For some months I have been writing about the problems likely to be encountered in implementing the government’s proposed employee shareholder contracts, apparently a particular favourite of George Osborne. Just last month I referred to criticism from the Law Society and it now turns out that no sooner had Mr Osborne referred in the Budget to changes to facilitate the implementation of the new contractual arrangements than the whole plan was thrown out by the Lords the very next day and by a majority of 54. The contracts were initially due to be introduced on 1 April 2013 and recently put back to 1 September 2013 but it now remains to be seen whether the government will continue to push on with its plans – in the face of almost universal opposition from the full political and economic spectrum – or admit defeat. I am bound to observe that one might reasonably think that there are rather more important issues which should be occupying the government’s attention at the moment.
In the record of proceedings and along with delegating the planning functions of the Mayor of London, registration of town and village greens and development orders within the curtilage of a dwelling house (see my observations elsewhere concerning jumbled legislation) came the simple words “Clause 27 – Leave out Clause 27”, thereby at a stroke eliminating the proposals in their entirety.

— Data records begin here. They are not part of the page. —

### src/motoro3_cfg.svh
`ifndef MOTORO3_CFG_SVH
`define MOTORO3_CFG_SVH

// width of the pwm period and minimum pulse fields
`define PWM_LEN_W 12

// width of on-time, carry and accounting values
`define POS_W 16

// width of the step length and the step cycle counter
`define STEP_LEN_W 16

// electrical steps per commutation cycle
`define STEP_COUNT 6

// period after reset, in clocks
`define PWM_LEN_RST 12'd400

// step length after reset, in clocks
`define STEP_LEN_RST 16'd4000

`endif

### src/motoro3Pkg.sv
`default_nettype none
`include "motoro3_cfg.svh"

package motoro3Pkg;

    // register word at address 0
    typedef struct packed {
        logic [`PWM_LEN_W-1:0] pwmLenWant;
        logic [`PWM_LEN_W-1:0] pwmMinMask;
        logic [7:0]            reserved;
    } cfgTimingT;

    // register word at address 1
    typedef struct packed {
        logic [`POS_W-1:0]      pwmLenPos;
        logic [`STEP_LEN_W-1:0] stepLen;
    } cfgDriveT;

    // one data word, decoded by address
    typedef union packed {
        cfgTimingT timing;
        cfgDriveT  drive;
    } regWordU;

    // host write request, address 2 bit 0 is run
    typedef struct packed {
        logic [1:0] addr;
        regWordU    data;
    } regReqT;

    // step boundary pulses and the electrical step index
    typedef struct packed {
        logic       first;
        logic       last;
        logic [2:0] sgStep;
    } stepTickT;

    // power stage gate drives
    typedef struct packed {
        logic hiA;
        logic hiB;
        logic hiC;
        logic loA;
        logic loB;
        logic loC;
    } gateT;

    // per-step shortfall, lost is wanted minus real
    typedef struct packed {
        logic              valid;
        logic [2:0]        step;
        logic [`POS_W-1:0] lost;
    } stepReportT;

endpackage

`default_nettype wire

### src/motoro3RegPort.sv
`timescale 1ns/1ns
`default_nettype none
`include "motoro3_cfg.svh"

module motoro3RegPort (
    input  logic                  clk,
    input  logic                  arstN,
    input  logic                  req,
    output logic                  ack,
    input  motoro3Pkg::regReqT    regReq,
    output motoro3Pkg::cfgTimingT timing,
    output motoro3Pkg::cfgDriveT  drive,
    output logic                  run
);

    // write strobe on the sample where req is first seen high
    logic wrEn;

    // ack low means idle, so req high here is a fresh request
    assign wrEn = req && !ack;

    // two-state acknowledge machine
    always_ff @(posedge clk or negedge arstN) begin
        if (!arstN) begin
            ack <= 1'b0;
        end else begin
            case (ack)
                // idle, wait for req
                1'b0: if (req) ack <= 1'b1;
                // acked, wait for req to drop
                1'b1: if (!req) ack <= 1'b0;
            endcase
        end
    end

    // configuration registers
    always_ff @(posedge clk or negedge arstN) begin
        if (!arstN) begin
            timing.pwmLenWant <= `PWM_LEN_RST;
            timing.pwmMinMask <= '0;
            timing.reserved   <= '0;
            drive.pwmLenPos   <= '0;
            drive.stepLen     <= `STEP_LEN_RST;
            run               <= 1'b0;
        end else if (wrEn) begin
            // same word, read as timing or drive by address
            case (regReq.addr)
                2'd0: timing <= regReq.data.timing;
                2'd1: drive <= regReq.data.drive;
                2'd2: run <= regReq.data[0];
                default: ;
            endcase
        end
    end

    // ack only answers a request seen on the edge before
    ackAfterReq: assert property (@(posedge clk) disable iff (!arstN)
        $rose(ack) |-> $past(req));

endmodule

`default_nettype wire

### src/motoro3StepTimer.sv
`timescale 1ns/1ns
`default_nettype none
`include "motoro3_cfg.svh"

module motoro3StepTimer (
    input  logic                   clk,
    input  logic                   arstN,
    input  logic                   run,
    input  logic [`STEP_LEN_W-1:0] stepLen,
    output motoro3Pkg::stepTickT   stepTick
);

    // clock index inside the current step, 0 in the first cycle
    logic [`STEP_LEN_W-1:0] cnt;
    logic [`STEP_LEN_W-1:0] cntNext;
    // step index after the current one, modulo six
    logic [2:0]             stepNext;
    // set once the first step after run has opened
    logic                   active;
    // a new step opens on the next edge
    logic                   stepOpen;

    // new step after last, or right after run came up
    assign stepOpen = !active || stepTick.last;

    always_comb begin
        if (stepOpen) begin
            cntNext = '0;
        end else begin
            cntNext = cnt + 1'b1;
        end
        // wrap after the sixth step
        if (stepTick.sgStep == 3'(`STEP_COUNT - 1)) begin
            stepNext = '0;
        end else begin
            stepNext = stepTick.sgStep + 1'b1;
        end
    end

    always_ff @(posedge clk or negedge arstN) begin
        if (!arstN) begin
            cnt      <= '0;
            active   <= 1'b0;
            stepTick <= '0;
        end else if (!run) begin
            // stopped, hold everything at the start position
            cnt      <= '0;
            active   <= 1'b0;
            stepTick <= '0;
        end else begin
            active         <= 1'b1;
            cnt            <= cntNext;
            stepTick.first <= stepOpen;
            // >= so a shortened stepLen still ends the step
            stepTick.last  <= (cntNext >= stepLen - 1'b1);
            // index moves together with first
            if (active && stepTick.last) begin
                stepTick.sgStep <= stepNext;
            end
        end
    end

    // a step of one clock is the only case where both pulses meet
    firstLastApart: assert property (@(posedge clk) disable iff (!arstN)
        (stepTick.first && stepTick.last) |-> ($past(stepLen) == 1));

endmodule

`default_nettype wire

### src/motoro3PwmGenerator.sv
`timescale 1ns/1ns
`default_nettype none
`include "motoro3_cfg.svh"

module motoro3PwmGenerator (
    input  logic                    clk,
    input  logic                    arstN,
    input  logic                    run,
    input  motoro3Pkg::stepTickT    stepTick,
    input  motoro3Pkg::cfgTimingT   timing,
    input  motoro3Pkg::cfgDriveT    drive,
    output motoro3Pkg::gateT        gate,
    output logic                    pwm,
    output motoro3Pkg::stepReportT  report
);

    // clock index in the current period and its latched length
    logic [`PWM_LEN_W-1:0] perCnt;
    logic [`PWM_LEN_W-1:0] perLen;
    logic                  periodStart;
    // carry, sum and the minimum pulse test
    logic [`POS_W-1:0]     remain;
    logic [`POS_W-1:0]     sum;
    logic [`POS_W-1:0]     minExt;
    logic [`POS_W-1:0]     capLen;
    logic [`POS_W-1:0]     pulseLen;
    logic                  passMin;
    // clocks of pulse still to emit
    logic [`POS_W-1:0]     onCnt;
    // wanted and real on-time of the running step
    logic [`POS_W-1:0]     wantAcc;
    logic [`POS_W-1:0]     realAcc;
    logic [`POS_W-1:0]     realNow;
    // report fields
    logic                  repValid;
    logic [2:0]            repStep;
    logic [`POS_W-1:0]     repLost;

    // period opens on first and whenever the latched length runs out
    assign periodStart = run && (stepTick.first || perCnt >= perLen);

    assign sum     = remain + drive.pwmLenPos;
    assign minExt  = `POS_W'(timing.pwmMinMask);
    // longest pulse leaves one low clock per period
    assign capLen  = `POS_W'(timing.pwmLenWant) - 1'b1;
    assign passMin = (sum >= minExt);
    assign pulseLen = (sum > capLen) ? capLen : sum;

    // the last clock of a step still counts as real on-time
    assign realNow = realAcc + `POS_W'(pwm);

    assign pwm = run && (onCnt != '0);

    // period counter, length sampled at each start
    always_ff @(posedge clk or negedge arstN) begin
        if (!arstN) begin
            perCnt <= '0;
            perLen <= `PWM_LEN_RST;
        end else if (!run) begin
            perCnt <= '0;
            perLen <= timing.pwmLenWant;
        end else if (periodStart) begin
            perCnt <= `PWM_LEN_W'(1);
            perLen <= timing.pwmLenWant;
        end else begin
            perCnt <= perCnt + 1'b1;
        end
    end

    // carry too-short on-time, drop it at the step end
    always_ff @(posedge clk or negedge arstN) begin
        if (!arstN) begin
            remain <= '0;
            onCnt  <= '0;
        end else if (!run) begin
            remain <= '0;
            onCnt  <= '0;
        end else begin
            if (stepTick.last) begin
                remain <= '0;
            end else if (periodStart) begin
                remain <= passMin ? '0 : sum;
            end
            // pulse begins on the clock after the start
            if (periodStart && passMin) begin
                onCnt <= pulseLen;
            end else if (onCnt != '0) begin
                onCnt <= onCnt - 1'b1;
            end
        end
    end

    // wanted versus real accounting
    always_ff @(posedge clk or negedge arstN) begin
        if (!arstN) begin
            wantAcc  <= '0;
            realAcc  <= '0;
            repValid <= 1'b0;
        end else begin
            repValid <= run && stepTick.last;
            if (!run || stepTick.last) begin
                wantAcc <= '0;
                realAcc <= '0;
            end else begin
                if (periodStart) wantAcc <= wantAcc + drive.pwmLenPos;
                if (pwm) realAcc <= realNow;
            end
        end
    end

    // step and shortfall, only meaningful with valid
    always_ff @(posedge clk) begin
        if (stepTick.last) begin
            repStep <= stepTick.sgStep;
            repLost <= wantAcc - realNow;
        end
    end

    assign report = '{valid: repValid, step: repStep, lost: repLost};

    // six-step table, pwm on one high side and one low side held on
    always_comb begin
        gate = '0;
        if (run) begin
            case (stepTick.sgStep)
                3'd0: begin gate.hiA = pwm; gate.loB = 1'b1; end
                3'd1: begin gate.hiA = pwm; gate.loC = 1'b1; end
                3'd2: begin gate.hiB = pwm; gate.loC = 1'b1; end
                3'd3: begin gate.hiB = pwm; gate.loA = 1'b1; end
                3'd4: begin gate.hiC = pwm; gate.loA = 1'b1; end
                3'd5: begin gate.hiC = pwm; gate.loB = 1'b1; end
                default: gate = '0;
            endcase
        end
    end

    // a running pulse always fits inside the latched period
    onCntCapped: assert property (@(posedge clk) disable iff (!arstN)
        (onCnt != '0) |-> (onCnt < `POS_W'(perLen)));

endmodule

`default_nettype wire

### src/motoro3Top.sv
`timescale 1ns/1ns
`default_nettype none

module motoro3Top (
    input  logic                   clk,
    input  logic                   arstN,
    input  logic                   req,
    output logic                   ack,
    input  motoro3Pkg::regReqT     regReq,
    output motoro3Pkg::gateT       gate,
    output logic                   pwm,
    output motoro3Pkg::stepReportT report
);

    // configuration from the register port
    motoro3Pkg::cfgTimingT timing;
    motoro3Pkg::cfgDriveT  drive;
    logic                  run;
    // step boundaries to the generator
    motoro3Pkg::stepTickT  stepTick;

    motoro3RegPort uRegPort (
        .clk    (clk),
        .arstN  (arstN),
        .req    (req),
        .ack    (ack),
        .regReq (regReq),
        .timing (timing),
        .drive  (drive),
        .run    (run)
    );

    // step length comes from the drive word
    motoro3StepTimer uStepTimer (
        .clk      (clk),
        .arstN    (arstN),
        .run      (run),
        .stepLen  (drive.stepLen),
        .stepTick (stepTick)
    );

    motoro3PwmGenerator uPwmGenerator (
        .clk      (clk),
        .arstN    (arstN),
        .run      (run),
        .stepTick (stepTick),
        .timing   (timing),
        .drive    (drive),
        .gate     (gate),
        .pwm      (pwm),
        .report   (report)
    );

endmodule

`default_nettype wire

Although existing employees would not have been required to sign employee shareholder contracts (and thereby forego their entitlement to employment protection), concerns had been expressed that new contracts of employment would have been offered only on this basis and that job seekers would be obliged to accept job offers on this basis, thereby steadily eroding employment rights. Perhaps ironically recent research has shown that most SME employers are far more concerned about the state of the economy and lack of lending facilities than employment rights for employees, which are generally regarded as a good thing!